Stored data entries
===== src/hw/fam_map.svh =====
// Purpose: offsets, field positions, reset values and timing counts of the flash map block
// Assumes: byte-wide register port, 16-bit program memory address
// Notes:   definitions only
`ifndef FAM_MAP_SVH
`define FAM_MAP_SVH

// ----------------------------------------------------------------
// register offsets
// ----------------------------------------------------------------
`define FAM_OFS_CMD        2'h0
`define FAM_OFS_PAGE       2'h1
`define FAM_OFS_FREQ_HI    2'h2
`define FAM_OFS_FREQ_LO    2'h3

// ----------------------------------------------------------------
// command codes
// ----------------------------------------------------------------
`define FAM_CMD_RESET      8'h00
`define FAM_CMD_UNLOCK1    8'h73
`define FAM_CMD_UNLOCK2    8'h8c
`define FAM_CMD_PROT_SEL   8'h5e
`define FAM_CMD_PAGE_ERASE 8'h95
`define FAM_CMD_MASS_ERASE 8'h63

// ----------------------------------------------------------------
// fields and layout
// ----------------------------------------------------------------
`define FAM_PAGE_INFO_BIT  7
`define FAM_PAGE_LSB       9
`define FAM_INFO_BASE      16'hfe00
`define FAM_ID_FIRST       16'hfe40
`define FAM_ID_LAST        16'hfe53
`define FAM_ID_CHARS       20
`define FAM_ST_UNLOCKED    0
`define FAM_ST_PROT_SEL    1
`define FAM_ST_BUSY        2
`define FAM_ST_REFUSED     3
`define FAM_RESET_BYTE     8'h00
`define FAM_ERASED_BYTE    8'hff

// ----------------------------------------------------------------
// timing: one tick is 10 us, derived from the kHz value
// ----------------------------------------------------------------
`define FAM_TICK_US        10
`define FAM_TICK_DIV       (1000 / `FAM_TICK_US)
`define FAM_PROG_TIME_US   40
`define FAM_PROG_TICKS     (`FAM_PROG_TIME_US / `FAM_TICK_US)
`define FAM_PERASE_TIME_MS 10
`define FAM_MERASE_TIME_MS 200

`endif


===== src/hw/fam_pkg.sv =====
// Purpose: types shared by the flash map block and its bench
// Assumes: fam_map.svh holds the numbers
// Notes:   none
package fam_pkg;

  typedef enum logic [2:0] {
    FAM_LK_LOCKED,
    FAM_LK_CLEARED,
    FAM_LK_PAGE,
    FAM_LK_KEY1,
    FAM_LK_KEY2,
    FAM_LK_OPEN
  } fam_lock_t;

  typedef enum logic [1:0] {
    FAM_OP_NONE,
    FAM_OP_PROG,
    FAM_OP_PERASE,
    FAM_OP_MERASE
  } fam_op_t;

  // program memory request from core or debugger
  typedef struct packed {
    logic        rd;
    logic        fetch;
    logic        wr;
    logic        dbg;
    logic [15:0] addr;
    logic [7:0]  wdata;
  } fam_mem_req_t;

  // drive to the flash array macro
  typedef struct packed {
    logic        prog;
    logic        page_erase;
    logic        mass_erase;
    logic [15:0] addr;
    logic [7:0]  wdata;
  } fam_array_t;

  typedef struct packed {
    fam_lock_t   lock;
    logic        lock_dbg;
    fam_op_t     op;
    logic [7:0]  page_sel;
    logic [7:0]  protect;
    logic        prot_sel;
    logic [15:0] freq;
    logic        refused;
    logic [15:0] div_cnt;
    logic [14:0] ticks;
    logic [15:0] op_addr;
    logic [7:0]  op_data;
    logic [7:0]  reg_rdata;
    logic [7:0]  mem_rdata;
    logic [1:0]  bypass_sync;
  } fam_state_t;

endpackage


===== src/hw/fam_ctrl.sv =====
// Purpose: flash page/sector map, information overlay, unlock guard and program/erase timing
// Assumes: array reads answer combinationally on array_o.addr; option bits on the same clock
// Notes:   core stalls on busy_o while a program or erase runs
//
// The register offsets and strobed register access are this design's own decisions.
`include "fam_map.svh"
`timescale 1ns/1ps
`default_nettype none

module fam_ctrl
  import fam_pkg::*;
#(
  parameter int unsigned SECTOR_SHIFT  = 13,
  parameter int unsigned PERASE_TICKS  = (`FAM_PERASE_TIME_MS * 1000) / `FAM_TICK_US,
  parameter int unsigned MERASE_TICKS  = (`FAM_MERASE_TIME_MS * 1000) / `FAM_TICK_US,
  parameter logic [159:0] PART_ID      = {"FLASHMAP-DEMO", 56'h0}  // arbitrary value
) (
  // clock and reset
  input  wire logic         clk_i,
  input  wire logic         reset_i,
  // register port
  input  wire logic [1:0]   reg_addr_i,
  input  wire logic [7:0]   reg_wdata_i,
  input  wire logic         reg_we_i,
  input  wire logic         reg_re_i,
  input  wire logic         reg_dbg_i,
  output logic      [7:0]   reg_rdata_o,
  // program memory port
  input  wire fam_mem_req_t mem_req_i,
  output logic      [7:0]   mem_rdata_o,
  output logic              busy_o,
  // option bits and bypass pin
  input  wire logic         read_protect_i,
  input  wire logic         write_protect_i,
  input  wire logic         bypass_pin_i,
  output logic              bypass_read_ok_o,
  // flash array
  output fam_array_t        array_o,
  input  wire logic [7:0]   array_rdata_i
);

  // ----------------------------------------------------------------
  // helpers
  // ----------------------------------------------------------------
  function automatic logic [2:0] sector_of(input logic [15:0] a);
    logic [15:0] s;
    s = a >> SECTOR_SHIFT;
    return s[2:0];
  endfunction

  function automatic logic in_info(input logic [15:0] a);
    return a[15:`FAM_PAGE_LSB] == 7'(`FAM_INFO_BASE >> `FAM_PAGE_LSB);
  endfunction

  function automatic logic [7:0] info_byte(input logic [15:0] a);
    logic [15:0] idx;
    idx = a - `FAM_ID_FIRST;
    info_byte = 8'h00;
    if (a >= `FAM_ID_FIRST && a <= `FAM_ID_LAST) begin
      info_byte = PART_ID[159 - 8 * idx[4:0] -: 8];
    end
  endfunction

  // ----------------------------------------------------------------
  // state
  // ----------------------------------------------------------------
  fam_state_t q;
  fam_state_t next_q;

  logic        info_en;
  logic        bypass_on;
  logic        dbg_blocked;
  logic        guard_ok;
  logic        mem_in_page;
  logic [15:0] tick_period;
  logic [15:0] freq_div;

  assign info_en     = q.page_sel[`FAM_PAGE_INFO_BIT];
  assign bypass_on   = q.bypass_sync[1];
  assign dbg_blocked = read_protect_i && (mem_req_i.dbg || bypass_on);
  assign mem_in_page = mem_req_i.addr[15:`FAM_PAGE_LSB] == q.page_sel[6:0];
  assign freq_div    = q.freq / 16'(`FAM_TICK_DIV);
  assign tick_period = (freq_div == 16'h0) ? 16'h1 : freq_div;

  // debugger ignores sector protect and the write-protect option
  assign guard_ok = mem_req_i.dbg ||
                    (!q.protect[sector_of(mem_req_i.addr)] && !write_protect_i);

  always_comb begin
    next_q             = q;
    next_q.bypass_sync = {q.bypass_sync[0], bypass_pin_i};
    next_q.reg_rdata   = 8'h00;

    // ----------------------------------------------------------------
    // register reads
    // ----------------------------------------------------------------
    if (reg_re_i) begin
      case (reg_addr_i)
        `FAM_OFS_CMD: begin
          next_q.reg_rdata[`FAM_ST_UNLOCKED] = q.lock == FAM_LK_OPEN;
          next_q.reg_rdata[`FAM_ST_PROT_SEL] = q.prot_sel;
          next_q.reg_rdata[`FAM_ST_BUSY]     = q.op != FAM_OP_NONE;
          next_q.reg_rdata[`FAM_ST_REFUSED]  = q.refused;
        end
        `FAM_OFS_PAGE:    next_q.reg_rdata = q.prot_sel ? q.protect : q.page_sel;
        `FAM_OFS_FREQ_HI: next_q.reg_rdata = q.freq[15:8];
        `FAM_OFS_FREQ_LO: next_q.reg_rdata = q.freq[7:0];
        default:          next_q.reg_rdata = 8'h00;
      endcase
    end

    // ----------------------------------------------------------------
    // register writes and unlock sequence
    // ----------------------------------------------------------------
    if (reg_we_i) begin
      case (reg_addr_i)
        `FAM_OFS_CMD: begin
          next_q.prot_sel = reg_wdata_i == `FAM_CMD_PROT_SEL;
          next_q.lock     = FAM_LK_LOCKED;
          if (reg_wdata_i == `FAM_CMD_RESET) begin
            next_q.lock    = FAM_LK_CLEARED;
            next_q.refused = 1'b0;
          end else if (reg_wdata_i == `FAM_CMD_UNLOCK1 && q.lock == FAM_LK_PAGE) begin
            next_q.lock = FAM_LK_KEY1;
          end else if (reg_wdata_i == `FAM_CMD_UNLOCK2 && q.lock == FAM_LK_KEY1) begin
            // debugger skips the page rewrite
            next_q.lock = reg_dbg_i ? FAM_LK_OPEN : FAM_LK_KEY2;
          end else if (reg_wdata_i == `FAM_CMD_PROT_SEL) begin
            next_q.lock = q.lock == FAM_LK_CLEARED ? FAM_LK_CLEARED : FAM_LK_LOCKED;
          end else if (q.lock == FAM_LK_OPEN && q.op == FAM_OP_NONE) begin
            if (reg_wdata_i == `FAM_CMD_PAGE_ERASE) begin
              if (reg_dbg_i || (!q.protect[sector_of({q.page_sel[6:0], 9'h0})]
                                && !write_protect_i)) begin
                next_q.op      = FAM_OP_PERASE;
                next_q.op_addr = {q.page_sel[6:0], 9'h0};
                next_q.ticks   = 15'(PERASE_TICKS);
                next_q.div_cnt = 16'h0;
              end else begin
                next_q.refused = 1'b1;
              end
            end else if (reg_wdata_i == `FAM_CMD_MASS_ERASE && reg_dbg_i) begin
              next_q.op      = FAM_OP_MERASE;
              next_q.ticks   = 15'(MERASE_TICKS);
              next_q.div_cnt = 16'h0;
            end
          end
          next_q.lock_dbg = reg_dbg_i;
        end
        `FAM_OFS_PAGE: begin
          if (q.prot_sel) begin
            // user code can only add protection
            next_q.protect = reg_dbg_i ? reg_wdata_i : (q.protect | reg_wdata_i);
          end else if (q.lock == FAM_LK_OPEN && reg_dbg_i) begin
            next_q.page_sel = reg_wdata_i;
          end else begin
            next_q.page_sel = reg_wdata_i;
            if (q.lock == FAM_LK_CLEARED) begin
              next_q.lock = FAM_LK_PAGE;
            end else if (q.lock == FAM_LK_KEY2 && reg_wdata_i == q.page_sel) begin
              next_q.lock = FAM_LK_OPEN;
            end else begin
              next_q.lock = FAM_LK_LOCKED;
            end
          end
        end
        `FAM_OFS_FREQ_HI: next_q.freq[15:8] = reg_wdata_i;
        `FAM_OFS_FREQ_LO: next_q.freq[7:0]  = reg_wdata_i;
        default: ;
      endcase
    end

    // ----------------------------------------------------------------
    // program memory reads
    // ----------------------------------------------------------------
    if (mem_req_i.rd) begin
      if (dbg_blocked) begin
        next_q.mem_rdata = 8'h00;
      end else if (info_en && !mem_req_i.fetch && in_info(mem_req_i.addr)) begin
        next_q.mem_rdata = info_byte(mem_req_i.addr);
      end else begin
        next_q.mem_rdata = array_rdata_i;
      end
    end

    // ----------------------------------------------------------------
    // byte program
    // ----------------------------------------------------------------
    if (mem_req_i.wr && q.op == FAM_OP_NONE) begin
      if (info_en && in_info(mem_req_i.addr)) begin
        next_q.op = FAM_OP_NONE;
      end else if (q.lock == FAM_LK_OPEN && (mem_in_page || mem_req_i.dbg) && guard_ok) begin
        next_q.op      = FAM_OP_PROG;
        next_q.op_addr = mem_req_i.addr;
        next_q.op_data = mem_req_i.wdata;
        next_q.ticks   = 15'(`FAM_PROG_TICKS);
        next_q.div_cnt = 16'h0;
      end else if (q.lock != FAM_LK_OPEN || !guard_ok) begin
        next_q.refused = 1'b1;
      end
    end

    // ----------------------------------------------------------------
    // operation timing from the kHz value
    // ----------------------------------------------------------------
    if (q.op != FAM_OP_NONE) begin
      if (q.div_cnt >= tick_period - 16'h1) begin
        next_q.div_cnt = 16'h0;
        if (q.ticks <= 15'h1) begin
          next_q.op = FAM_OP_NONE;
          if (q.op != FAM_OP_PROG) begin
            next_q.lock = FAM_LK_LOCKED;
          end
        end else begin
          next_q.ticks = q.ticks - 15'h1;
        end
      end else begin
        next_q.div_cnt = q.div_cnt + 16'h1;
      end
    end
  end

  always_ff @(posedge clk_i) begin
    if (reset_i) begin
      q.lock        <= FAM_LK_LOCKED;
      q.lock_dbg    <= 1'b0;
      q.op          <= FAM_OP_NONE;
      q.page_sel    <= `FAM_RESET_BYTE;
      q.protect     <= `FAM_RESET_BYTE;
      q.prot_sel    <= 1'b0;
      q.freq        <= 16'h0;
      q.refused     <= 1'b0;
      q.div_cnt     <= 16'h0;
      q.ticks       <= 15'h0;
      q.op_addr     <= 16'h0;
      q.op_data     <= `FAM_ERASED_BYTE;
      q.reg_rdata   <= 8'h00;
      q.mem_rdata   <= 8'h00;
      q.bypass_sync <= 2'h0;
    end else begin
      q <= next_q;
    end
  end

  // ----------------------------------------------------------------
  // outputs
  // ----------------------------------------------------------------
  assign reg_rdata_o         = q.reg_rdata;
  assign mem_rdata_o         = q.mem_rdata;
  assign busy_o              = q.op != FAM_OP_NONE;
  assign bypass_read_ok_o    = bypass_on && !read_protect_i;
  assign array_o.prog        = q.op == FAM_OP_PROG;
  assign array_o.page_erase  = q.op == FAM_OP_PERASE;
  assign array_o.mass_erase  = q.op == FAM_OP_MERASE;
  assign array_o.addr        = (q.op != FAM_OP_NONE) ? q.op_addr : mem_req_i.addr;
  assign array_o.wdata       = q.op_data;

endmodule

`default_nettype wire


===== config.mk =====
export PLATFORM = sky130hd
export DESIGN_NAME = fam_ctrl
export DESIGN_NICKNAME = d
export VERILOG_FILES = /design/src/hw/fam_pkg.sv /design/src/hw/fam_ctrl.sv
export VERILOG_INCLUDE_DIRS = /design/src /design/src/hw
export SDC_FILE = /design/constraint.sdc
export NUM_CORES = 1
export LEC_CHECK = 0
export BUFFER_PORTS_ARGS = -buffer_cell sky130_fd_sc_hd__buf_2
export CAP_MARGIN = 20
export CORE_UTILIZATION = 55
export DETAILED_ROUTE_END_ITERATION = 8
export PLACE_DENSITY = 0.76
export SLEW_MARGIN = 20
export SYNTH_ARGS = -nofsm -noshare
export SYNTH_HDL_FRONTEND = slang
export SYNTH_SLANG_ARGS = --single-unit

===== constraint.sdc =====
create_clock -name clk_i -period 16.06 [get_ports clk_i]
set_input_delay 0.803 -clock clk_i [delete_from_list [all_inputs] [get_ports clk_i]]
set_output_delay 0.803 -clock clk_i [all_outputs]
set_load 0.01 [all_outputs]

==> results of run 1 <==
-- layer usage --
metal	up-vias	track usage	share of wire
li1	4126	-	-
met1	3875	0.370	0.45
met2	307	0.466	0.47
met3	35	0.0350	0.059
met4	0	0.111	0.023
met5	-	0	0
-- state kept, by name, summed over array words and instances (netlist names) --
name and count:
next_q 1, mem_rdata_o 8, array_o 8, q 85, bypass_on 1, reg_rdata_o 8, info_en 1
-- cell type report --
cell class / instances / area share
multi-input combinational: 915 / 0.629
inverter: 20 / 0.00815
clock inverter: 6 / 0.0105
tap: 188 / 0.0255
timing repair buffer: 103 / 0.0576
antenna: 1 / 0.000272
clock buffer: 10 / 0.0259
sequential: 112 / 0.243
-- cell usage in the layout (no fill, tap or decap), drive strengths merged, types with 5 or more instances in the layout --
master  count
a211oi     14
a21boi      5
a21o       22
a21oi      96
a22oi      15
a31oi       5
and2       13
and3       21
buf       103
clkbuf     10
dfxtp     112
ha         22
inv        21
mux2        9
mux2i      29
nand2     154
nand2b     12
nand3      31
nand3b     25
nand4       9
nor2      119
nor2b      30
nor3       29
nor3b      10
nor4       12
o211a       8
o211ai     14
o21a       12
o21ai      72
o31ai       5
or2         7
or3        11
xnor2      19
xor2       13
-- worst paths after layout --
kind	to	cells after the start
worst max-delay path	q[66]$_SDFF_PP0_	42
worst min register to register	bypass_on$_SDFF_PP0_	1
worst min-delay path	bypass_on$_SDFF_PP0_	1
worst max register to register	q[66]$_SDFF_PP0_	42
-- worst max-delay path, delay by kind of cell (launching register included) --
family,cells,cell delay [ps]
compound gates,28,6050
fa+ha+maj,2,560
buf+inv,1,460
flops,1,780
mux,3,720
simple gates,8,2150
-- report_power, final --
| part | switching [mW] | total (mW) | internal, mW |
|---|---|---|---|
| sequential | 0.00727 | 0.289 | 0.282 |
| clock | 0.110 | 0.253 | 0.143 |
| combinational | 0.148 | 0.269 | 0.121 |
-- cells by family (layout without fill, tap and decap cells) --
group,Yosys count,in the layout,share of synthesized area
compound gates,319,319,0.261
xor+xnor,32,32,0.0353
fa+ha+maj,23,23,0.0334
buf+inv,116,139,0.0653
flops,112,112,0.261
mux,42,42,0.0574
other cells,1,4,0.000437
simple gates,496,496,0.286
-- stage by stage --
step           power, mW  worst slack [ps]
6_report           0.811              5220
2_1_floorplan      0.513              7140
4_1_cts            0.815              5300
3_5_place_dp       0.563              5340
3_3_place_gp       0.558              5710
5_1_grt            0.858              4380
==> run summary, run 1 <==
finished layout cell area -> 9210 µm²
DP Cell Count -> 1338
synth top area cells -> dfxtp_1, nand2_1, a21oi_1, nor2_1, o21ai_0
Worst Setup SP -> q[87]$_SDFFE_PP0P_
H-tree depth -> 3
Slew Limit Headroom -> 0.215
post-CTS sizing -> 0
setup bufs post-CTS -> 0
DRC viols -> 0
Critical-path top delay cell -> dfxtp_1
placed cell area -> 8870 µm²
Syn Inst Count -> 1141
CTS Hold Bufs -> 0
total congestion overflow -> 0
CP arrival -> 11120 ps
most common cell in the netlist -> nand2_1
multi-input logic area -> 5790 µm²
FMAX -> 92.3 MHz
CTS root buf -> clkbuf_16
Max Slew Vio Count -> 0
outcome -> completed
top cell type by total area after synthesis -> dfxtp_1
core area -> 15200 µm²
Hold Path Class -> register to register
vias per cell -> 6.16
synth warn -> 0
Final Skew -> 13.6 ps
Sink Count -> 112
CTS tree -> yes
Post-synth EDFFs -> 0
final cell utilization of the core -> 0.606
post-synthesis area per instance -> 7.52 µm²
die height -> 127 µm
# fillers -> 1397
die span in x -> 127 µm
CTS clk-pin slew, worst paths -> 80 ps
async set-or-reset flop fraction in the synthesized netlist -> 0
mapped cell area -> 8590 µm²
Non-Filler Instances -> 1355
via count -> 8343
Most common cell on crit path -> a21o_1
Seq/Total Area, Yosys -> 0.261
worst r2r src -> q[87]$_SDFFE_PP0P_
Final Hold Viols -> 0
max_cap viols -> 0
GR Util All Layers -> 0.280
first-pass GRT wire length -> 37000 µm
worst-margin pin slew -> 1170 ps
ANT nets after route -> 0
WL final -> 22100 µm
Worst Hold Launch -> next_q[1]$_SDFF_PP0_
hpwl dp -> 16000 µm
synthesized flop and latch total -> 112
starting density of the core -> 0.565
top post-synthesis cells by count -> nand2_1, nor2_1, dfxtp_1, a21oi_1, o21ai_0
Crit Path Category -> register to register
crit path max fanout -> 24
Setup violations, final -> 0
Sequential cell area -> 2240 µm²
largest net degree at the start of global routing -> 63
GPL Wtd Cong -> 0.932
crit-path max cell delay -> 780 ps
Crit. End Element -> register
drt pass-1 iters -> 5
R2R Setup Slk -> 5220 ps
IO buf count -> 98
layout net count -> 1237
CTS Buf Count -> 9
Hold Worst Slack -> 441 ps
minimum clock period -> 10840 ps
CTS Buffer Depth -> 2
mean routed wirelength per cell -> 16.3 µm
fin crit share -> 0.675
vias in the first global route -> 7539
PwrDens -> 88.1 nW/µm²
VDD IR max -> 0.0000503 V
CP startpoint kind -> register
drt initial violations -> 737
Total Negative Setup Slacks -> 0 ps
area grow syn2layout -> 7.29%
top cell type's share of synthesized area -> 0.261
RSZ-0062 raised after global routing -> no
Clk Latency, worst-skew pair -> 360 ps
Die Area -> 16100 µm²
share of cells above drive strength 1 -> 0.150
Netlist cell types -> 103
Rows -> 45
Worst EP required -> 16340 ps
Ports -> 99
LEAKAGE -> 3.87 nW
initial antenna violation count -> 0
Post-synth top flop -> dfxtp_1
No activity file was read; power rests on OpenSTA's default activity.
==> run 2, diff against run 1 <==
--- a/config.mk
+++ b/config.mk
@@ -6,11 +6,12 @@
 export SDC_FILE = /design/constraint.sdc
 export NUM_CORES = 1
 export LEC_CHECK = 0
+export ABC_AREA = 1
 export BUFFER_PORTS_ARGS = -buffer_cell sky130_fd_sc_hd__buf_2
 export CAP_MARGIN = 20
-export CORE_UTILIZATION = 55
+export CORE_UTILIZATION = 54
 export DETAILED_ROUTE_END_ITERATION = 8
-export PLACE_DENSITY = 0.76
+export PLACE_DENSITY = 0.78
 export SLEW_MARGIN = 20
 export SYNTH_ARGS = -nofsm -noshare
 export SYNTH_HDL_FRONTEND = slang
==> constraint.sdc (replaced) <==
create_clock -name clk_i -period 8.7 [get_ports clk_i]
set_input_delay 0.435 -clock clk_i [delete_from_list [all_inputs] [get_ports clk_i]]
set_output_delay 0.435 -clock clk_i [all_outputs]
set_load 0.01 [all_outputs]
==> run 2 against run 1 <==
Maximum frequency increased by 39%. Power grew to 2.6 times the previous value. Flip-flop and latch count did not move. Wire length is 4.0% lower. Cell count grew 12%. Combinational power rose to 4.2 times the previous value. Register-to-register slack lost 4300 ps. Utilization increased by 0.44 points.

## Task to carry out
Quote, word for word, every line from the top of the entries through the line that holds "fields and layout".

## Solved problem
===== src/hw/fam_map.svh =====
// Purpose: offsets, field positions, reset values and timing counts of the flash map block
// Assumes: byte-wide register port, 16-bit program memory address
// Notes:   definitions only
`ifndef FAM_MAP_SVH
`define FAM_MAP_SVH

// ----------------------------------------------------------------
// register offsets
// ----------------------------------------------------------------
`define FAM_OFS_CMD        2'h0
`define FAM_OFS_PAGE       2'h1
`define FAM_OFS_FREQ_HI    2'h2
`define FAM_OFS_FREQ_LO    2'h3

// ----------------------------------------------------------------
// command codes
// ----------------------------------------------------------------
`define FAM_CMD_RESET      8'h00
`define FAM_CMD_UNLOCK1    8'h73
`define FAM_CMD_UNLOCK2    8'h8c
`define FAM_CMD_PROT_SEL   8'h5e
`define FAM_CMD_PAGE_ERASE 8'h95
`define FAM_CMD_MASS_ERASE 8'h63

// ----------------------------------------------------------------
// fields and layout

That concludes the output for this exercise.